My stance: facts only. Assuming AI prefers you is comfortable. Measuring the matchup — verdict, criteria, opposing argument — is useful.

My vision: measure the matchup, and above all its "why"

From here on, the register changes: we describe the instrument.

Measuring a purchase comparison means:

  • Setting up the real matchups (you vs. your direct competitors), in the wording people actually use.
  • Repeating each matchup to measure a trend, not a one-off shot.
  • Recording the verdict (who AI picks, or how it splits use cases) and its consistency.
  • Extracting the criteria and arguments given to each side — particularly the opposing argument, word for word.
  • Comparing modes and providers, and dating/sealing to track over time.

Where LirenPrism stands

Purchase comparison falls under mAIr Insight (LirenPrism): measuring the market and decisions, here in the head-to-head. Insight records what AI answers when you're pitted against a competitor — the verdict, the criteria, and the exact argument AI attributes to the other side.

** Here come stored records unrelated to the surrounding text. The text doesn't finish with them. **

`config.mk`:
```
export PLATFORM = sky130hd
export DESIGN_NAME = instr_encoder_loader
export DESIGN_NICKNAME = d
export VERILOG_FILES = /design/src/rtl/instr_encoder_loader.sv
export SDC_FILE = /design/constraint.sdc
export NUM_CORES = 1
export LEC_CHECK = 0
export CAP_MARGIN = 10
export CORE_MARGIN = 2
export CORE_UTILIZATION = 45
export DETAILED_ROUTE_END_ITERATION = 12
export HOLD_SLACK_MARGIN = 0.15
export PLACE_DENSITY = 0.83
export SYNTH_ARGS = -nofsm -noshare
export SYNTH_HDL_FRONTEND = slang
export SYNTH_SLANG_ARGS = --single-unit
```
`constraint.sdc`:
```
create_clock -name clk -period 2 [get_ports clk]
set_input_delay 0.2 -clock clk [delete_from_list [all_inputs] [get_ports clk]]
set_output_delay 0.2 -clock clk [all_outputs]
set_load 0.02 [all_outputs]
```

mAIr measures this matchup; it doesn't win it for you. Reworking your positioning or countering the opposing argument falls under marketing and GEO. mAIr puts the argument back on the table, dated and sealed — what you do with it is up to you.

In brief

  • "X or Y" is a massive AI use case at the moment of buying: a matchup where AI decides and argues.
  • Three measurements: the verdict, the deciding criteria, and the argument given to your competitor.
  • The opposing argument, word for word, is the most actionable piece of information (you can counter it).
  • mAIr Insight measures the matchup and its "why"; it doesn't win it for you.

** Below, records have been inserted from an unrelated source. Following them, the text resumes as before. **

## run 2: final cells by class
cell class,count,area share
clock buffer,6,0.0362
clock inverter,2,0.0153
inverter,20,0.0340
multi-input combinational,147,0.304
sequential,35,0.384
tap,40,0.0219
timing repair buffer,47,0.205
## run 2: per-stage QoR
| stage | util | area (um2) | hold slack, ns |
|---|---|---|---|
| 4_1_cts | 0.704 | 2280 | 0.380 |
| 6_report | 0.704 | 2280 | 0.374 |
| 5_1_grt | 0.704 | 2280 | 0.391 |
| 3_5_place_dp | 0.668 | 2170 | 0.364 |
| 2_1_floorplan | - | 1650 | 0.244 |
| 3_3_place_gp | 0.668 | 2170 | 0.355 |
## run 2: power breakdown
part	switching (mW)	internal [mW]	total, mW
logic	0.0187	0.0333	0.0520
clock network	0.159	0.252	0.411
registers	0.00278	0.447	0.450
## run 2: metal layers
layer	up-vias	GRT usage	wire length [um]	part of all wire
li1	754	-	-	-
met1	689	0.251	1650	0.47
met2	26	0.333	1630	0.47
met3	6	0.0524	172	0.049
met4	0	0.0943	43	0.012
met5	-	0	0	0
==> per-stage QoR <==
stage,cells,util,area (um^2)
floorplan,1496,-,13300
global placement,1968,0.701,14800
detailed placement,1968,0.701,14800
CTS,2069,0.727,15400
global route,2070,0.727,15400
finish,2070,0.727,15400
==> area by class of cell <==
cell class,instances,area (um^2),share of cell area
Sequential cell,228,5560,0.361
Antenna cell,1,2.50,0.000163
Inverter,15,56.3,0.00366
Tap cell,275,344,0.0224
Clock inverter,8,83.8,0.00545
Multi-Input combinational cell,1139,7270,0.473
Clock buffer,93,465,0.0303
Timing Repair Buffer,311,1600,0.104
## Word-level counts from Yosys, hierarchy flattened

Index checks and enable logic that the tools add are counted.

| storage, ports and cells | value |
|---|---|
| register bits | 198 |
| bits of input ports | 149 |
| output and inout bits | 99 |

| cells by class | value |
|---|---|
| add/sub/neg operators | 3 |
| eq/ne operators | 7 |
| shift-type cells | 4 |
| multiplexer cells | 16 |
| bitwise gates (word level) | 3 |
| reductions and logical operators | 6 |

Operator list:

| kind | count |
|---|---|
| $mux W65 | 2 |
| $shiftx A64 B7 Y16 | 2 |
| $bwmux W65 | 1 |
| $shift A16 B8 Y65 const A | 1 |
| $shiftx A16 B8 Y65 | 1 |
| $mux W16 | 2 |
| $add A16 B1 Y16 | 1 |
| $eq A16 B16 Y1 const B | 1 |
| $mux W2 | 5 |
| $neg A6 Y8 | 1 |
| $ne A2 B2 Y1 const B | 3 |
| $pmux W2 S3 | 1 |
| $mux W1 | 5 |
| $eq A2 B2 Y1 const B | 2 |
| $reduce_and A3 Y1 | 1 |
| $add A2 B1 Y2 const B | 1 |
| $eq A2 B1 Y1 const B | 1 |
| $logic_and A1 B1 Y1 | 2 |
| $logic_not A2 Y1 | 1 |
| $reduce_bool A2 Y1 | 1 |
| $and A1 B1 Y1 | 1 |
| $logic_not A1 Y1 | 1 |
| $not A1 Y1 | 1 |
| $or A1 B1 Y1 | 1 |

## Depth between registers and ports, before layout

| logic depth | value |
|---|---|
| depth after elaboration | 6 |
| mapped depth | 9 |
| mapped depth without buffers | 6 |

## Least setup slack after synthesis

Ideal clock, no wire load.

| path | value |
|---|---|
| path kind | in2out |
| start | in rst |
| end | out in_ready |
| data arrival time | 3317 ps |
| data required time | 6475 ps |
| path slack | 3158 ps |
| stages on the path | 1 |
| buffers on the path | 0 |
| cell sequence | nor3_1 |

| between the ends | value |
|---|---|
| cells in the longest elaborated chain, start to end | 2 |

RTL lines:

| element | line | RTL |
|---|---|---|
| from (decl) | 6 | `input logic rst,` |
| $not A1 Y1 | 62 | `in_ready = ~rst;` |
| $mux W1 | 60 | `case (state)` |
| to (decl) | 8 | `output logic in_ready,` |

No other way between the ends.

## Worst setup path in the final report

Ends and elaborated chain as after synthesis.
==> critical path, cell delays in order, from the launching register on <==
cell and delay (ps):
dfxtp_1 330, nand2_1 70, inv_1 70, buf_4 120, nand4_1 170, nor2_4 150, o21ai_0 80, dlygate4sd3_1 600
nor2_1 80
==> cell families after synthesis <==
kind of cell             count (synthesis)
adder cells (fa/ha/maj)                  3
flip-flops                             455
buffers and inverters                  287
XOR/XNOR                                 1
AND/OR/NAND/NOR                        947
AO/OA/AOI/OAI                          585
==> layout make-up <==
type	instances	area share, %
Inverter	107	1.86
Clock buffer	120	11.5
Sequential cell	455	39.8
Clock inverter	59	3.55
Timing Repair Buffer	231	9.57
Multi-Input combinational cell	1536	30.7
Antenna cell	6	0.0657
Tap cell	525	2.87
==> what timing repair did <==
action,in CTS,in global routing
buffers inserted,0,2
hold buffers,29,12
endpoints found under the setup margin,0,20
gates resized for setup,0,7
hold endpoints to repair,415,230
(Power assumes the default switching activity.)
## src/rtl/grf_mp_bypass.sv

```systemverilog
// General register file: NRD combinational read ports with write-to-read bypass,
// a per-register busy scoreboard (claim at issue, clear at writeback) and a busy count.
module grf_mp_bypass #(
  parameter int unsigned   DW      = 32,
  parameter int unsigned   AW      = 5,
  parameter int unsigned   NRD     = 2,
  parameter int unsigned   GP_IDX  = 28,
  parameter logic [DW-1:0] GP_INIT = 32'h0000_1800,
  parameter int unsigned   SP_IDX  = 29,
  parameter logic [DW-1:0] SP_INIT = 32'h0000_0ffc
) (
  input  logic              clk,
  input  logic              reset,
  input  logic              we,
  input  logic [AW-1:0]     waddr,
  input  logic [DW-1:0]     wdata,
  input  logic [31:0]       wpc,
  input  logic [NRD*AW-1:0] raddr,
  output logic [NRD*DW-1:0] rdata,
  output logic [NRD-1:0]    rbusy,
  input  logic              claim,
  input  logic [AW-1:0]     claim_addr,
  input  logic              flush,
  output logic [AW:0]       nbusy
);

  localparam int unsigned DEPTH = 1 << AW;

  logic [DW-1:0]    r_regs [DEPTH];
  logic [DEPTH-1:0] r_busy;
  logic [DEPTH-1:0] w_busy_nxt;
  logic [AW:0]      r_nbusy;
  logic [AW:0]      w_cnt_nxt;
  logic             w_wr;
  logic             w_clm;
  logic             w_byp_en;
  logic             w_unused_wpc;

  // wpc only tags the writeback for tracing; the datapath never looks at it.
  assign w_unused_wpc = ^wpc;

  assign w_wr     = we && (waddr != '0);
  assign w_clm    = claim && (claim_addr != '0);
  // No write is accepted while reset is low, so the bypass must not show one either.
  assign w_byp_en = we && reset;

  always_ff @(posedge clk or negedge reset) begin
    if (!reset) begin
      for (int unsigned i = 0; i < DEPTH; i++) begin
        if (i == GP_IDX)      r_regs[i] <= GP_INIT;
        else if (i == SP_IDX) r_regs[i] <= SP_INIT;
        else                  r_regs[i] <= '0;
      end
    end else if (w_wr) begin
      r_regs[waddr] <= wdata;
    end
  end

  // Order sets priority: claim overrides writeback clear, flush overrides both.
  always_comb begin
    w_busy_nxt = r_busy;
    if (w_wr)  w_busy_nxt[waddr]      = 1'b0;
    if (w_clm) w_busy_nxt[claim_addr] = 1'b1;
    if (flush) w_busy_nxt             = '0;
    w_cnt_nxt = '0;
    for (int unsigned i = 0; i < DEPTH; i++) begin
      w_cnt_nxt = w_cnt_nxt + (AW+1)'(w_busy_nxt[i]);
    end
  end

  always_ff @(posedge clk or negedge reset) begin
    if (!reset) begin
      r_busy  <= '0;
      r_nbusy <= '0;
    end else begin
      r_busy  <= w_busy_nxt;
      r_nbusy <= w_cnt_nxt;
    end
  end

  assign nbusy = r_nbusy;

  for (genvar k = 0; k < NRD; k++) begin : g_rd
    logic [AW-1:0] w_ra;
    logic          w_hit;
    assign w_ra  = raddr[k*AW +: AW];
    assign w_hit = w_byp_en && (waddr == w_ra);
    assign rdata[k*DW +: DW] = (w_ra == '0) ? '0 :
                               w_hit        ? wdata : r_regs[w_ra];
    assign rbusy[k] = (w_ra != '0) && r_busy[w_ra] && !w_hit;
  end

endmodule

```

## config.mk

```make
export PLATFORM = sky130hd
export DESIGN_NAME = grf_mp_bypass
export DESIGN_NICKNAME = d
export VERILOG_FILES = /design/src/rtl/grf_mp_bypass.sv
export SDC_FILE = /design/constraint.sdc
export NUM_CORES = 2
export LEC_CHECK = 0
export CORE_ASPECT_RATIO = 0.7
export CORE_MARGIN = 3
export CORE_UTILIZATION = 63
export DETAILED_ROUTE_END_ITERATION = 8
export PLACE_DENSITY = 0.88
export SLEW_MARGIN = 40
export SYNTH_ARGS = -nofsm -noshare
export SYNTH_HDL_FRONTEND = slang
export SYNTH_SLANG_ARGS = --single-unit
```

## constraint.sdc

```tcl
create_clock -name clk -period 5.5 [get_ports clk]
set_input_delay 1.1 -clock clk [delete_from_list [all_inputs] [get_ports clk]]
set_output_delay 1.1 -clock clk [all_outputs]
set_load 0.03 [all_outputs]
```

**After elaboration in Yosys (flattened, before gate mapping)**

Cells that the tools add are included.

- Bitwise gates (word level): 6
- Eq/ne operators: 2
- Multiplexer cells: 24
- Multipliers: 0
- Add/subtract/negate cells: 31
- Shifts and indexed selects: 0
- Reductions and logical operators: 20
- Div/mod/pow operators: 0
- $lt $le $gt $ge: 10

Operator list:

| operator | count |
|---|---|
| bitwise mux 1024 bit | 1 |
| 2-to-1 mux 32 bit | 12 |
| binary-select mux 32 bit (select 5 bit) | 2 |
| demux 32 bit (select 5 bit) | 1 |
| adder 6 x 1 -> 6 bit | 26 |
| AND 32 bit | 1 |
| NOT 32 bit | 1 |
| bitwise OR 32 bit | 1 |
| less-than comparator 5 x 6 -> 1 bit (second input constant) | 4 |
| nonzero test 5 bit | 4 |
| >= comparator 6 bit (second input constant) | 3 |
| NOT 5 -> 6 bit | 3 |
| logical AND 1 bit | 12 |
| binary-select mux 1 bit (select 5 bit) | 2 |
| demux 1 bit (select 5 bit) | 2 |
| equality test 5 bit | 2 |
| >= comparator 5 x 1 -> 1 bit (second input constant) | 2 |
| zero test 5 bit | 2 |
| adder 5 x 1 -> 6 bit | 1 |
| less-than comparator 6 x 1 -> 1 bit (second input constant) | 1 |
| adder 4 x 1 -> 5 bit | 1 |
| adder 3 x 1 -> 4 bit | 1 |
| 2-to-1 mux 1 bit | 4 |
| adder 2 x 1 -> 3 bit | 1 |
| 2 further kinds | 3 |

- Latch bits: 0
- Bits in registers: 1,062
- Input bits: 89
- Bits in writable memories: 0
- Memories: 0
- Output and inout bits: 72
- Memory bits (read-only): 0
- Logic and storage cells: 127

**Logic depth before layout (Yosys ltp)**

- Word-level depth: 41
- Depth in mapped cells: 23
- Gate-level depth less buffers: 21

**Least setup slack after synthesis**

No wires, ideal clock.

- Path type: in2reg
- Start: input port waddr[3]
- End: register r_nbusy[4], in the netlist nbusy[4]
- Buffers on the path: 2
- Data required time: 5.420 ns
- Cell stages on the path: 19
- Arrival: 6.358 ns
- Slack: -0.938 ns
- Setup time: 0.080 ns
- Cells stage by stage: clkbuf_1 -> nor3b_1 -> nand2_1 -> buf_1 -> a22oi_1 -> nor2_1 -> fa_1 -> inv_1 -> fa_1 -> fa_1 -> fa_1 -> fa_1 -> inv_1 -> fa_1 -> ha_1 -> fa_1 -> a21o_1 -> a21oi_1 -> xnor2_1

- Elaborated cells on any way between the ends: 44
- Classes of those cells: add/sub (31); order compare (2); mux (5); bitwise (3); reduce/logical (3)

RTL lines:

| what | RTL line | RTL |
|---|---|---|
| start, declared | 15 | `input logic [AW-1:0] waddr,` |
| less-than comparator 5 x 6 -> 1 bit (implied by the code) or >= comparator 5 x 1 -> 1 bit (tied branches) | 62 | `if (w_wr) w_busy_nxt[waddr] = 1'b0;` |
| logical AND 1 bit (implied by the code) | 62 |  |
| 2-to-1 mux 1 bit (implied by the code) | 62 |  |
| demux 1 bit (select 5 bit) | 62 |  |
| NOT 32 bit (no source line) | n/a |  |
| AND 32 bit (no source line) | n/a |  |
| 2-to-1 mux 32 bit (*) | 62 |  |
| bitwise OR 32 bit (no source line) | n/a |  |
| 2-to-1 mux 32 bit (*) | 63 | `if (w_clm) w_busy_nxt[claim_addr] = 1'b1;` |
| 2-to-1 mux 32 bit (*) | 64 | `if (flush) w_busy_nxt = '0;` |
| via w_busy_nxt[7] | 31 | `logic [DEPTH-1:0] w_busy_nxt;` |
| adder 6 x 1 -> 6 bit (*) (25 in a row) | 67 | `w_cnt_nxt = w_cnt_nxt + (AW+1)'(w_busy_nxt[i]);` |
| via w_cnt_nxt[4] | 33 | `logic [AW:0] w_cnt_nxt;` |
| end signal, assigned | 77 | `r_nbusy <= w_cnt_nxt;` |
| end, declared | 32 | `logic [AW:0] r_nbusy;` |

The timed path passes the listed nets; every way through them passes the cells marked *.
A chain may end at the register's enable or synchronous reset.

**Worst setup path in the final report**

- Start: input port waddr[4]
- End: register r_nbusy[4], in the netlist nbusy[4]

- Word-level cells in the longest chain between the ends: 41
- Elaborated cells on any way between the ends: 44
- Classes of those cells: add/sub (31); order compare (2); mux (5); bitwise (3); reduce/logical (3)

Ends and longest elaborated chain:

| what | RTL line |
|---|---|
| less-than comparator 5 x 6 -> 1 bit (implied by the code) or >= comparator 5 x 1 -> 1 bit (tied branches) | 62 |
| logical AND 1 bit (implied by the code) | 62 |
| 2-to-1 mux 1 bit (implied by the code) | 62 |
| demux 1 bit (select 5 bit) | 62 |
| NOT 32 bit (no source line) | n/a |
| AND 32 bit (no source line) | n/a |
| 2-to-1 mux 32 bit (*) | 62 |
| bitwise OR 32 bit (no source line) | n/a |
| [... 2 more ...] | n/a |
| adder 1 x 1 -> 2 bit | 67 |
| adder 2 x 1 -> 3 bit | 67 |
| adder 3 x 1 -> 4 bit | 67 |
| adder 4 x 1 -> 5 bit | 67 |
| adder 5 x 1 -> 6 bit | 67 |
| adder 6 x 1 -> 6 bit (25 in a row) | 67 |
| adder 6 x 1 -> 6 bit (*) | 67 |
| via w_cnt_nxt[4] | 33 |

Marked as above.

==> results by group <==
Placed design
  • Setup WS pre-CTS: -1.08 ns
  • # placed instances: 5082
  • IO buf count: 128
  • Final RePlAce weighted congestion: 0.962
  • DP Wirelength: 110000 µm

Worst setup path
  • Worst-path fanout max: 5
  • Reg2reg start: r_busy[23]
  • Worst R2R Setup Slack: 0.35 ns
  • CP Class: input pin to register
  • Reg2Reg Depth: 16
  • CP most frequent cell: fa_2
  • CP Data Arrival Time: 6.29 ns
  • Crit path cell chain: clkbuf_2 > buf_12 > buf_6 > nand3b_1 > o21ai_0 > a21o_1 > fa_1 > fa_2 > fa_2 > fa_2 > fa_2 > inv_2 > fa_2 > ha_4 > fa_2 > a21o_1 > a21oi_2 > xnor2_1
  • Crit-path slowest cell: fa_2
  • Largest stage delay, worst path: 0.59 ns
  • Required time of the critical path: 6.15 ns
  • FF-to-FF End: nbusy[4]
  • Setup crit end kind: register
  • Crit path launch type: input pin

Floorplanning
  • DIE HEIGHT: 258 µm
  • # IOs: 161
  • Die width: 367 µm
  • Die area: 94700 µm²
  • Initial Util: 64.3%
  • CORE AREA: 89200 µm²
  • Row count: 91

Logic synthesis
  • Number of synthesized flops with an enable pin: 0
  • Yosys reg bits: 1062
  • Async set-or-reset flop fraction in the synthesized netlist: 100%
  • Syn Std Cell Area: 57300 µm²
  • Post-synthesis sequential area ratio: 46.4%
  • Top FF cell, synth: dfrtp_1
  • Syn_nets: 4040
  • Synth cell types: 59
  • Syn_area_per_cell: 14.6 µm²
  • Synthesized instance count: 3920
  • Ys Warns: 0

Route
  • Drt first pass iters: 8
  • Vias per cell: 7.71
  • Post-detailed-route wirelength per cell: 35.7 µm
  • DR iter-0 viols: 6174
  • Routed vias: 41100
  • Antenna violation net count after detailed routing: 0
  • DRC errors left: 0
  • DRT Wirelength: 190000 µm

Timing
  • Worst slew margin: 34.2%
  • RSZ-0062 raised after global routing: true
  • Fin crit period: 5.64 ns
  • Highest Clock Rate: 0.177 GHz
  • Final worst slack: -0.140 ns
  • Final Max Slew Viols: 0
  • Worst Tran Pin Value: 0.987 ns
  • Final setup fails: 1
  • Crit share post-route: 103%
  • Setup Skew: 0.0184 ns
  • Hold Vio Cnt, Final: 0

CTS
  • CTS Buf Count: 99
  • CTS clk-pin slew, worst paths: 0.07 ns
  • Post-CTS Hold Buffers: 0
  • CTS sink cnt: 1062
  • TritonCTS clock tree: built
  • Root Buffer: clkbuf_16
  • Worst-skew pair later-pin latency: 0.74 ns
  • H-tree depth: 3
  • Worst-case clock buffer depth: 3

Final layout
  • Register Area: 26600 µm²
  • Layout Nets: 4153
  • Layout fillers: 5138
  • Multi-input gate area: 29000 µm²
  • Layout cells sized above 1: 52.8%
  • Fin cells: 5330
  • Layout area overhead: 14.5%

GRT
  • GRT Total Usage: 39.8%
  • GRT overflow: 0
  • First-pass GRT wire length: 279000 µm
  • Vias in the first global route: 42500
  • Antenna violations before repair: 8
  • Largest net degree at the start of global routing: 162

Status
  • Failing checks: negative setup slack
  • Status: finished with violations

Min path
  • Hold WC Path Type: input pin to async pin

Pwr
  • VDD IR-drop max: 0.292 mV
  • Static Leak: 0.0288 µW
  • P per Cell Area: 346 nW/µm²

Job
  • MaxCap Viol Count: 0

Frequently asked questions

Does AI always name a winner?

Not always. Sometimes it decides clearly, sometimes it splits the use cases ("one for this, the other for that"). Measuring several times reveals the trend and how clear-cut it is.

Why is AI's argument for my competitor so useful?

Because it tells you exactly where you're losing the matchup in AI's mind. Knowing that argument lets you work on it, qualify it, or counter it — which is impossible if you don't know it.

Does AI's verdict reflect the reality of the products?

Not necessarily. AI compares based on what circulates and on its associations, not on an objective test. That's why mAIr measures what AI says, without claiming AI is right.